Now, in this particular situation, having hierarchical data, and letting users drill down using several dynamically generated drop downs would probably work okay. However, what is the best solution when the objects/records being selected are not hierarchical in nature? In the past, of done this with a popup with a search box, and a list, but this seems clunky and dated. In today's web 2.0 world, what is a good way to find one object amongst many for ones forms?
I've considered using an Ajaxifed search box, but this seems to work best for free text, and falls apart a little when the data to be saved is just a reference to another object or record.
Feel free to cite specific libraries with generic solutions to this problem, or simply share what you have done in your projects in a more general way
I think an auto-completing text box is a good approach in this case. Here on SO, they also use an auto-completing box for tags where the entry already needs to exist, i.e. not free-text but a selection. (remember that creating new tags requires reputation!)
I personally prefer this anyways, because I can type faster than select something with the mouse, but that is programmer's disease I guess :)

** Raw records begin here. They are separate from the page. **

## src/hd_queue.sv

```systemverilog
`timescale 1ns/100ps

module hd_queue #(
    parameter type payload_t = logic,
    parameter int  DEPTH     = 4
) (
    input  logic                       clk,
    input  logic                       arst_n,
    input  logic                       push,
    input  payload_t                   push_data,
    output logic                       full,
    input  logic                       pop,
    output payload_t                   pop_data,
    output logic                       empty,
    output logic [$clog2(DEPTH+1)-1:0] count
);

    localparam int AW = (DEPTH > 1) ? $clog2(DEPTH) : 1;
    localparam int CW = $clog2(DEPTH + 1);

    payload_t      mem [DEPTH];
    logic [AW-1:0] wr_ptr;
    logic [AW-1:0] rd_ptr;

    always_ff @(posedge clk) begin
        if (push) begin
            mem[wr_ptr] <= push_data;
        end
    end

    always_ff @(posedge clk or negedge arst_n) begin
        if (!arst_n) begin
            wr_ptr <= '0;
            rd_ptr <= '0;
            count  <= '0;
        end else begin
            if (push) begin
                wr_ptr <= (wr_ptr == AW'(DEPTH - 1)) ? '0 : wr_ptr + 1'b1;
            end
            if (pop) begin
                rd_ptr <= (rd_ptr == AW'(DEPTH - 1)) ? '0 : rd_ptr + 1'b1;
            end
            if (push && !pop) begin
                count <= count + 1'b1;
            end else if (pop && !push) begin
                count <= count - 1'b1;
            end
        end
    end

    // head shown without a pop
    assign pop_data = mem[rd_ptr];
    assign full     = count == CW'(DEPTH);
    assign empty    = count == '0;

endmodule

```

Auto-complete is usually the best solution in my experience for searches, but only where the user is able to provide text tokens easily, either as part of the object name or taxonomy that contains the object (such as a product category, or postcode).
However this doesn't always work, particularly where 'browse' behavior would be more suitable - to give a real example, I once wrote a page for a community site that allowed a user to send a message to their friends. We used auto-complete there, allowing multiple entries separated by commas.

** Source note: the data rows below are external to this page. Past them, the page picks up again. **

## src/hd_defines.svh

```systemverilog
`ifndef HD_DEFINES_SVH
`define HD_DEFINES_SVH

// hypervector width in bits
`define HD_DIM 64

// number of hardware threads, picked round robin
`define HD_THREADS 4

// item memory address width
`define HD_ITEM_AW 6

// entries in each of the command and result queues
`define HD_QUEUE_DEPTH 4

// wishbone address map
`define HD_ADR_W 8
`define HD_ADR_CMD 8'h00
`define HD_ADR_CTRL 8'h01
`define HD_ADR_STATUS 8'h02
`define HD_ADR_RESULT 8'h03
// item window, low HD_ITEM_AW bits select the entry
`define HD_ADR_ITEM_BASE 8'h40

`endif

```

## src/hd_pkg.sv

```systemverilog
`include "hd_defines.svh"

package hd_pkg;

    // one hypervector
    typedef logic [`HD_DIM-1:0] hv_t;

    // 16-bit instruction word, msb first
    typedef struct packed {
        logic       need_addr;
        logic       permute;
        logic       op_a;
        logic       op_b;
        logic       move;
        logic       last;
        logic       sign_wb;
        logic [8:0] addr;
    } instr_t;

    typedef enum logic [1:0] {
        CMD_INSTR,
        CMD_ITEM_WRITE,
        CMD_RESTART
    } cmd_kind_t;

    // entry of the command queue
    typedef struct packed {
        cmd_kind_t              kind;
        instr_t                 instr;
        logic [`HD_ITEM_AW-1:0] item_addr;
        hv_t                    data;
    } cmd_t;

    typedef logic [$clog2(`HD_THREADS)-1:0] thread_id_t;

endpackage

```

## src/hd_exec_unit.sv

```systemverilog
`timescale 1ns/100ps
`include "hd_defines.svh"

module hd_exec_unit (
    input  logic         clk,
    input  logic         arst_n,
    output logic         cmd_pop,
    input  hd_pkg::cmd_t cmd_data,
    input  logic         cmd_empty,
    output logic         res_push,
    output hd_pkg::hv_t  res_data,
    input  logic         res_full,
    output logic         last_seen
);

    localparam int THREADS = `HD_THREADS;
    localparam int ITEMS   = 2 ** `HD_ITEM_AW;

    hd_pkg::hv_t            item_mem [ITEMS];
    hd_pkg::hv_t            item_q;
    hd_pkg::hv_t            reg_1 [THREADS];
    hd_pkg::hv_t            reg_2 [THREADS];
    hd_pkg::thread_id_t     thread_ptr;
    hd_pkg::thread_id_t     load_thread;
    logic                   load_pending;
    hd_pkg::instr_t         instr;
    logic [`HD_ITEM_AW-1:0] instr_addr;
    logic                   is_instr;
    logic                   op_wb_item;
    logic                   op_load;
    logic                   op_xor;
    logic                   op_store;
    logic                   op_move;
    logic                   op_last;
    logic                   mem_we;
    logic [`HD_ITEM_AW-1:0] mem_waddr;
    hd_pkg::hv_t            mem_wdata;

    assign instr      = cmd_data.instr;
    assign instr_addr = instr.addr[`HD_ITEM_AW-1:0];
    assign is_instr   = cmd_data.kind == hd_pkg::CMD_INSTR;

    // priority decode of the instruction bits
    always_comb begin
        op_wb_item = 1'b0;
        op_load    = 1'b0;
        op_xor     = 1'b0;
        op_store   = 1'b0;
        op_move    = 1'b0;
        op_last    = 1'b0;
        if (is_instr) begin
            if (instr.need_addr) begin
                op_wb_item = instr.op_b;
                op_load    = instr.op_a & ~instr.op_b;
            end else if (instr.op_a) begin
                op_xor = 1'b1;
            end else if (instr.op_b) begin
                op_store = 1'b1;
            end else if (instr.move) begin
                op_move = 1'b1;
            end else begin
                op_last = instr.last;
            end
        end
    end

    // hold while a load finishes or the result queue has no room
    assign cmd_pop  = ~cmd_empty & ~load_pending & ~(op_store & res_full);
    assign res_push = cmd_pop & op_store;
    assign res_data = reg_2[thread_ptr];

    // single write port, host item or thread write-back
    assign mem_we    = cmd_pop & (cmd_data.kind == hd_pkg::CMD_ITEM_WRITE | op_wb_item);
    assign mem_waddr = op_wb_item ? instr_addr : cmd_data.item_addr;
    assign mem_wdata = op_wb_item ? reg_2[thread_ptr] : cmd_data.data;

    always_ff @(posedge clk) begin
        if (mem_we) begin
            item_mem[mem_waddr] <= mem_wdata;
        end
        if (cmd_pop && op_load) begin
            item_q <= item_mem[instr_addr];
        end
    end

    always_ff @(posedge clk or negedge arst_n) begin
        if (!arst_n) begin
            thread_ptr   <= '0;
            load_thread  <= '0;
            load_pending <= 1'b0;
            last_seen    <= 1'b0;
            for (int t = 0; t < THREADS; t++) begin
                reg_1[t] <= '0;
                reg_2[t] <= '0;
            end
        end else begin
            load_pending <= cmd_pop & op_load;
            // second load cycle, memory data into reg_2
            if (load_pending) begin
                reg_2[load_thread] <= item_q;
            end
            if (cmd_pop && cmd_data.kind == hd_pkg::CMD_RESTART) begin
                // item memory is left as it is
                thread_ptr <= '0;
                last_seen  <= 1'b0;
                for (int t = 0; t < THREADS; t++) begin
                    reg_1[t] <= '0;
                    reg_2[t] <= '0;
                end
            end else if (cmd_pop && is_instr) begin
                thread_ptr <= (thread_ptr == hd_pkg::thread_id_t'(THREADS - 1)) ?
                              '0 : thread_ptr + 1'b1;
                if (op_load) begin
                    load_thread <= thread_ptr;
                end
                if (op_xor) begin
                    reg_2[thread_ptr] <= reg_1[thread_ptr] ^ reg_2[thread_ptr];
                end
                if (op_move) begin
                    reg_1[thread_ptr] <= reg_2[thread_ptr];
                end
                if (op_last) begin
                    last_seen <= 1'b1;
                end
            end
        end
    end

endmodule

```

It works great when you know the names of the people you want to send the message to, but we found during user acceptance that most people didn't really know who was on their friend list and couldn't use the page very well - so we added a list popup with friend icons, and that was more successful.
(this was quite some time ago - everyone just copies Facebook now...)
Different methods of organizing large amounts of data:
Hierarchies
Spatial (geography/geometry)
Tags or facets
Different methods of searching large amounts of data:
Filtering (including autocomplete)
Sorting/paging (alphabetically-sorted data can also be paged by first letter)
Drill-down (assuming the data is organized as above)
Free-text search
Hierarchies are easy to understand and (usually) easy to implement. However, they can be difficult to navigate and lead to ambiguities. Spatial visualization is by far the best option if your data is actually spatial or can be represented that way; unfortunately this applies to less than 1% of the data we normally deal with day-to-day. Tags are great, but - as we see here on SO - can often be misused, misunderstood, or otherwise rendered less effective than expected.
If it's possible for you to reorganize your data in some relatively natural way, then that should always be the first step. Whatever best communicates the natural ordering is usually the best answer.
No matter how you organize the data, you'll eventually need to start providing search capabilities, and unlike organization of data, search methods tend to be orthogonal - you can implement more than one. Filtering and sorting/paging are the easiest, and if an autocomplete textbox or paged list (grid) can achieve the desired result, go for that. If you need to provide the ability to search truly massive amounts of data with no coherent organization, then you'll need to provide a full textual search.
If I could point you to some list of "best practices", I would, but HID is rarely so clear-cut. Use the aforementioned options as a starting point and see where that takes you.